All Kinds of People

Decorative Image

Opens July 15, 2025

All Kinds of People is the first installment in a series of permanent collection rotations that feature works organized within thematic areas. Drawn from the Tweed’s growing collection of about 11,000 objects, this rotation includes artists from the 17th century to the present day who approach portraiture and the depiction of people through the mediums of drawing, painting, sculpture, collage, photography, and printmaking. The title draws its name from a 1968 exhibition organized by influential curator Walter Hopps (1932 – 2005) at the Washington Gallery of Modern Art (Washington, DC). The salon-style exhibition of portraiture and figurative work was organized in response to the overwhelming predominance at the time of abstraction in contemporary culture. 

Here, visitors encounter a constellation of works that collapses the past and present, geography and generation. The arrangement also places portraits that have been displayed often in the museum alongside those that might not have found their way into a major exhibition, or have never been on view. Viewers are encouraged to be curious and open to new discoveries through the visual interplay between the works—or possibly consider a fresh perspective about a favorite or familiar portrait in the collection. 

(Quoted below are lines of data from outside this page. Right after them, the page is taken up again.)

This is an optimization exercise on Yosys and OpenROAD, whose aim is small area and a short achievable clock period, not a production implementation.
Where RTL was checked, it was by simulation tests only, not by an equivalence proof against the original.

// mac_pipe_nxn
module mac_pipe_nxn #(
    parameter int unsigned DW    = 32,
    parameter int unsigned LAT   = 3,
    parameter int unsigned GUARD = 8
) (
    input  logic                  i_clk,
    input  logic                  i_rstn,
    input  logic                  i_valid,
    output logic                  o_ready,
    input  logic                  i_multa_ns,
    input  logic                  i_multb_ns,
    input  logic [DW-1:0]         i_multa,
    input  logic [DW-1:0]         i_multb,
    input  logic                  i_acc_en,
    input  logic                  i_acc_clr,
    output logic                  o_valid,
    input  logic                  i_ready,
    output logic [2*DW-1:0]       o_product,
    output logic [2*DW+GUARD-1:0] o_acc,
    output logic                  o_acc_ovf
);
    logic advance;
    assign advance = !(o_valid && !i_ready);
    assign o_ready = advance;
    logic        r1_vld;
    logic [31:0] r1_a_n;
    logic        r1_ea_n, r1_sxen, r1_en, r1_clr;
    logic [16:0] r1_one_n, r1_neg;
    logic [15:0] r1_two_n;
    logic [34:0] bx;
    logic [16:0] d_one, d_neg, d_two;
    assign bx = {{2{i_multb_ns & i_multb[31]}}, i_multb, 1'b0};
    always_comb begin
        for (int i = 0; i < 17; i++) begin
  ...
Size in the first run: about 0.037 mm^2 of cells after synthesis.
==> flow/config.mk <==
export PLATFORM = sky130hd
export DESIGN_NAME = mac_pipe_nxn
export DESIGN_NICKNAME = mac_pipe_nxn
export VERILOG_FILES = /design/flow/design.v
export SDC_FILE = /design/flow/constraint.sdc
export NUM_CORES = 4
export LEC_CHECK = 0
export ABC_AREA = 1
export CAP_MARGIN = 20
export CORE_MARGIN = 2
export CORE_UTILIZATION = 60
export SLEW_MARGIN = 20
export SYNTH_HIERARCHICAL = 1
export SYNTH_MINIMUM_KEEP_SIZE = 0
==> flow/constraint.sdc <==
create_clock -name core_clock -period 12.5 [get_ports {i_clk}]
set_input_delay 2.5000 -clock core_clock [delete_from_list [all_inputs] [get_ports {i_clk}]]
set_output_delay 2.5000 -clock core_clock [all_outputs]
set_load 0.01 [all_outputs]
standard.sh (not shown) runs the stock make flow with config.mk's settings and CLKGATE_MAP_FILE= SYNTH_SCRIPT=/design/flow/synth_recipe.tcl, a recipe that flattens the netlist after the stock synthesis.
==> flow/flow/run.sh <==
#!/bin/bash
# Layout flow: the standard flow (standard.sh runs every ORFS step from synthesis to
# finish) with these settings changed:
#  - the ports are buffered with sky130_fd_sc_hd__buf_1 cells (buffer_ports -buffer_cell);
#  - the timing repair steps aim for 7.1 ns of setup slack (SETUP_SLACK_MARGIN);
#  - clock tree synthesis: -sink_clustering_enable -repair_clock_nets -buf_list sky130_fd_sc_hd__clkbuf_4 -dont_use_dummy_load
# The constraints (clock period, input and output delays, loads) are the standard flow's, unchanged.
# make's output goes to make_finish.log; each ORFS step logs to orfs/logs/.
set -euo pipefail
bash standard.sh "BUFFER_PORTS_ARGS=-buffer_cell sky130_fd_sc_hd__buf_1" "SETUP_SLACK_MARGIN=7.1" \
  "CTS_ARGS=-sink_clustering_enable -repair_clock_nets -buf_list sky130_fd_sc_hd__clkbuf_4 -dont_use_dummy_load" finish > make_finish.log 2>&1
Then changed:
==> flow/flow/run.sh (replaced) <==
#!/bin/bash
# Layout flow: the standard flow (standard.sh, every ORFS step from synthesis to
# finish) with two settings changed:
#  - the ports are buffered with sky130_fd_sc_hd__buf_2 cells (buffer_ports -buffer_cell);
#  - the timing repair steps aim for 7 ns of setup slack (SETUP_SLACK_MARGIN).
# The constraints (clock period, input and output delays, loads) are the standard flow's, unchanged.
set -euo pipefail
bash standard.sh "BUFFER_PORTS_ARGS=-buffer_cell sky130_fd_sc_hd__buf_2" "SETUP_SLACK_MARGIN=7" finish > make_finish.log 2>&1
CORE_UTILIZATION = 40   (was 60)
The changed run ran to the end with no violations.
Synthesized area stays the same.
Critical path depth does not change.
Setup slack gets worse by 16 ps.
Flip-flop and latch count stays the same.
Wire length shrinks by about 2.6%.
Then changed:
==> flow/flow/run.sh (replaced) <==
#!/bin/bash
# Layout flow: the standard flow (standard.sh, every ORFS step from synthesis to
# finish) with two settings changed:
#  - the ports are buffered with sky130_fd_sc_hd__buf_1 cells (buffer_ports -buffer_cell);
#  - the timing repair steps aim for 7.1 ns of setup slack (SETUP_SLACK_MARGIN).
# The constraints (clock period, input and output delays, loads) are the standard flow's, unchanged.
set -euo pipefail
bash standard.sh "BUFFER_PORTS_ARGS=-buffer_cell sky130_fd_sc_hd__buf_1" "SETUP_SLACK_MARGIN=7.1" finish > make_finish.log 2>&1
CORE_UTILIZATION = 60   (was 40)
CTS_BUF_LIST = sky130_fd_sc_hd__clkbuf_4   (was unset)
The new run went through all stages and came out clean. Sequential cell count does not change.
Then changed:
==> flow/flow/run.sh (replaced) <==
#!/bin/bash
# Layout flow: the standard flow (standard.sh, every ORFS step from synthesis to
# finish) with two settings changed:
#  - the ports are buffered with sky130_fd_sc_hd__buf_2 cells (buffer_ports -buffer_cell);
#  - the timing repair steps aim for 5 ns of setup slack (SETUP_SLACK_MARGIN).
# The constraints (clock period, input and output delays, loads) are the standard flow's, unchanged.
set -euo pipefail
bash standard.sh "BUFFER_PORTS_ARGS=-buffer_cell sky130_fd_sc_hd__buf_2" "SETUP_SLACK_MARGIN=5" finish > make_finish.log 2>&1
CORE_UTILIZATION = 40   (was 60)
CTS_BUF_LIST = unset   (was sky130_fd_sc_hd__clkbuf_4)
Cell count is higher by 6.3%.
Die area is higher by 49%.
Then changed:
==> flow/flow/run.sh (replaced) <==
#!/bin/bash
# Layout flow: the standard flow (standard.sh, every ORFS step from synthesis to
# finish) with two settings changed:
#  - the ports are buffered with sky130_fd_sc_hd__buf_1 cells (buffer_ports -buffer_cell);
#  - the timing repair steps aim for 7.1 ns of setup slack (SETUP_SLACK_MARGIN).
# The constraints (clock period, input and output delays, loads) are the standard flow's, unchanged.
set -euo pipefail
bash standard.sh "BUFFER_PORTS_ARGS=-buffer_cell sky130_fd_sc_hd__buf_1" "SETUP_SLACK_MARGIN=7.1" finish > make_finish.log 2>&1
CORE_UTILIZATION = 60   (was 40)
CTS_BUF_LIST = sky130_fd_sc_hd__clkbuf_4   (was unset)
CTS_CLUSTER_SIZE = 16   (was unset)
After rerunning: Clock-buffer cell count is higher by 74; synthesized area does not change; sequential cell count does not change; design area is higher by 2.9%; sequential share of layout area went down by 0.62 points.
Then changed:
CTS_BUF_LIST = sky130_fd_sc_hd__clkbuf_8   (was sky130_fd_sc_hd__clkbuf_4)
CTS_CLUSTER_SIZE = unset   (was 16)
Worst setup slack gets worse by 62 ps.
Count of clock-buffer cells in the layout falls by 61.
Hold slack improved by 21 ps.
Cell area grows by about 1.6%.
Routed wire length goes up by about 2.5%.
Function was not checked in any run of this note: the RTL went through the layout flow alone.


mac_pipe_nxn, a different RTL version from the one above (not shown whole).
For scale: about 3900 cells after synthesis, roughly 320 flip-flops, roughly 210 I/O pins.
export LEC_CHECK = 0
export ABC_AREA = 1
export CAP_MARGIN = 0
export CORE_MARGIN = 2
export CORE_UTILIZATION = 60
export SLEW_MARGIN = 0
export SYNTH_HIERARCHICAL = 1
export SYNTH_MINIMUM_KEEP_SIZE = 0
create_clock -name core_clock -period 12.5 [get_ports {i_clk}]
==> flow/flow/run.sh <==
#!/bin/bash
# Layout flow: the standard flow (standard.sh runs every ORFS step from synthesis to
# finish) with these settings changed:
#  - the ports are buffered with sky130_fd_sc_hd__buf_1 cells (buffer_ports -buffer_cell);
#  - the timing repair steps aim for 7.1 ns of setup slack (SETUP_SLACK_MARGIN);
#  - clock tree synthesis: -sink_clustering_enable -repair_clock_nets -buf_list sky130_fd_sc_hd__clkbuf_4 -dont_use_dummy_load -sink_clustering_size 8 -sink_clustering_max_diameter 50
# The constraints (clock period, input and output delays, loads) are the standard flow's, unchanged.
# make's output goes to make_finish.log; each ORFS step logs to orfs/logs/.
set -euo pipefail
bash standard.sh "BUFFER_PORTS_ARGS=-buffer_cell sky130_fd_sc_hd__buf_1" "SETUP_SLACK_MARGIN=7.1" \
  "CTS_ARGS=-sink_clustering_enable -repair_clock_nets -buf_list sky130_fd_sc_hd__clkbuf_4 -dont_use_dummy_load -sink_clustering_size 8 -sink_clustering_max_diameter 50" finish > make_finish.log 2>&1
Change:
--- a/flow/flow/run.sh
+++ b/flow/flow/run.sh
@@ -5 +5 @@
-#  - the timing repair steps aim for 7.1 ns of setup slack (SETUP_SLACK_MARGIN);
+#  - the timing repair steps aim for 7.2 ns of setup slack (SETUP_SLACK_MARGIN);
@@ -10 +10 @@
-bash standard.sh "BUFFER_PORTS_ARGS=-buffer_cell sky130_fd_sc_hd__buf_1" "SETUP_SLACK_MARGIN=7.1" \
+bash standard.sh "BUFFER_PORTS_ARGS=-buffer_cell sky130_fd_sc_hd__buf_1" "SETUP_SLACK_MARGIN=7.2" \
=> Core utilization came out higher by 0.58 points. Clock skew increases by 5.7 ps. Non-clock buffer count rose by 19. Final area climbs slightly. Die area does not change. Wire length hardly moves. Fmax is about the same.


Another version of the RTL of mac_pipe_nxn (not shown whole).
Size in the first run: roughly 3700 cells after synthesis, ~210 I/O pins, ~37000 um^2 of cells after synthesis.
==> flow/config.mk <==
export PLATFORM = sky130hd
export DESIGN_NAME = mac_pipe_nxn
export DESIGN_NICKNAME = mac_pipe_nxn
export VERILOG_FILES = /design/flow/design.v
export SDC_FILE = /design/flow/constraint.sdc
export NUM_CORES = 4
export LEC_CHECK = 0
export ABC_AREA = 1
export CAP_MARGIN = 20
export CORE_MARGIN = 2
export CORE_UTILIZATION = 60
export SLEW_MARGIN = 20
export SYNTH_HIERARCHICAL = 1
export SYNTH_MINIMUM_KEEP_SIZE = 0
==> flow/constraint.sdc <==
create_clock -name core_clock -period 12.5 [get_ports {i_clk}]
set_input_delay 2.5000 -clock core_clock [delete_from_list [all_inputs] [get_ports {i_clk}]]
set_output_delay 2.5000 -clock core_clock [all_outputs]
set_load 0.01 [all_outputs]
==> flow/flow/run.sh <==
#!/bin/bash
# Layout flow: the standard flow (standard.sh runs every ORFS step from synthesis to
# finish) with these settings changed:
#  - the ports are buffered with sky130_fd_sc_hd__buf_1 cells (buffer_ports -buffer_cell);
#  - the timing repair steps aim for 7.1 ns of setup slack (SETUP_SLACK_MARGIN);
#  - clock tree synthesis: -sink_clustering_enable -repair_clock_nets -buf_list sky130_fd_sc_hd__clkbuf_4 -dont_use_dummy_load
# The constraints (clock period, input and output delays, loads) are the standard flow's, unchanged.
# make's output goes to make_finish.log; each ORFS step logs to orfs/logs/.
set -euo pipefail
bash standard.sh "BUFFER_PORTS_ARGS=-buffer_cell sky130_fd_sc_hd__buf_1" "SETUP_SLACK_MARGIN=7.1" \
  "CTS_ARGS=-sink_clustering_enable -repair_clock_nets -buf_list sky130_fd_sc_hd__clkbuf_4 -dont_use_dummy_load" finish > make_finish.log 2>&1
Next try:
==> flow/flow/run.sh (replaced) <==
#!/bin/bash
# Layout flow: the standard flow (standard.sh runs every ORFS step from synthesis to
# finish) with these settings changed:
#  - the ports are buffered with sky130_fd_sc_hd__buf_1 cells (buffer_ports -buffer_cell);
#  - the timing repair steps aim for 7.1 ns of setup slack (SETUP_SLACK_MARGIN);
#  - clock tree synthesis: -sink_clustering_enable -repair_clock_nets -buf_list sky130_fd_sc_hd__clkbuf_4 -dont_use_dummy_load -sink_clustering_size 8 -sink_clustering_max_diameter 50
# The constraints (clock period, input and output delays, loads) are the standard flow's, unchanged.
# make's output goes to make_finish.log; each ORFS step logs to orfs/logs/.
set -euo pipefail
bash standard.sh "BUFFER_PORTS_ARGS=-buffer_cell sky130_fd_sc_hd__buf_1" "SETUP_SLACK_MARGIN=7.1" \
  "CTS_ARGS=-sink_clustering_enable -repair_clock_nets -buf_list sky130_fd_sc_hd__clkbuf_4 -dont_use_dummy_load -sink_clustering_size 8 -sink_clustering_max_diameter 50" finish > make_finish.log 2>&1
=> Final cell count falls by 0.63%; core utilization falls by 0.36 points; fmax stays flat; critical path depth is unchanged; final area goes down by 0.56%; flip-flop and latch count stays the same; wire length shrinks by 0.55%; global-route usage is lower by 0.21 points.
Next try:
--- a/flow/config.mk
+++ b/flow/config.mk
@@ -8,6 +8,6 @@
 export ABC_AREA = 1
-export CAP_MARGIN = 20
+export CAP_MARGIN = 0
 export CORE_MARGIN = 2
-export CORE_UTILIZATION = 60
-export SLEW_MARGIN = 20
+export CORE_UTILIZATION = 70
+export SLEW_MARGIN = 0
 export SYNTH_HIERARCHICAL = 1
The changed run finished with timing, DRC and antenna clean.
Worst setup slack loses 0.0088 ns.
Cell area went down by about 0.6%.
First-iteration DRC count went up by about 6%.
Wire length shrinks by about 2.5%.

-- port drivers added, routing unchanged --
The results above use ideal ports. As a check the final layouts listed here were re-extracted and re-timed, cells and wires unchanged. Step 1: set_driving_cell puts a clkbuf_16 on i_clk and a buf_2 on each other input, an assumption about the parent block. Step 2 moves the port delays by t, midway between the first and last clock arrival at a register: inputs arrive t later, outputs are due t later. That takes back most of the time a late clock gives input paths. a / b / c = ideal / step 1 / step 2; a / b = the first two.
| run | shift t [ns] | setup slack, ns | worst setup path after step 2 | pins driven straight from the clock port |
|---|---|---|---|---|
| the first run of note 1 | 0.849 | 7.063 / 7.063 / 7.063 | register to register | 1 |
| the second run of note 1 | 0.648 | 7.048 / 7.048 / 7.048 | register to register | 1 |
| the third run of note 1 | 0.900 | 7.104 / 7.079 / 7.079 | input to output | 1 |
| the fourth run of note 1 | 0.647 | 6.573 / 6.552 / 6.552 | input to output | 1 |
| the fifth run of note 1 | 0.900 | 7.104 / 7.079 / 7.079 | input to output | 1 |
| the sixth run of note 1 | 0.763 | 7.043 / 7.043 / 7.043 | register to register | 1 |
| the first run of note 2 | 0.904 | 7.124 / 7.095 / 7.095 | input to output | 1 |
| the second run of note 2 | 0.898 | 7.118 / 7.075 / 7.075 | input to output | 1 |
| the first run of note 3 | 0.870 | 7.123 / 7.103 / 7.103 | input to output | 1 |
| the second run of note 3 | 0.904 | 7.132 / 7.112 / 7.112 | input to output | 1 |
| the third run of note 3 | 0.862 | 7.123 / 7.090 / 7.090 | input to output | 1 |
After both steps every run listed still meets setup and hold. For the second run of note 2, which loses most, drivers alone change the setup slack by -0.043 ns; drivers and shift together by -0.043 ns.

A portrait, narrowly defined, is an artwork that captures the physical characteristics and personality or psychological state of the sitter. Before the invention of photography, drawn, painted, cast, engraved, or sculpted portraits were the primary methods to record a person’s likeness. Historically, having your portrait made was a privilege that was often directly tied to power, wealth, beauty, class, or status. Modern and contemporary artists often bring new approaches to portraiture that interrogate and reframe ideas around identity and representation and depict all kinds of people and lives who have been absent in the canon of art history. 

What kinds of people do you expect to see in portraits on view in art museums, and what faces are rarely, if ever, represented? What are the consequences of this exclusion? What impact do you think this has on the stories that are told?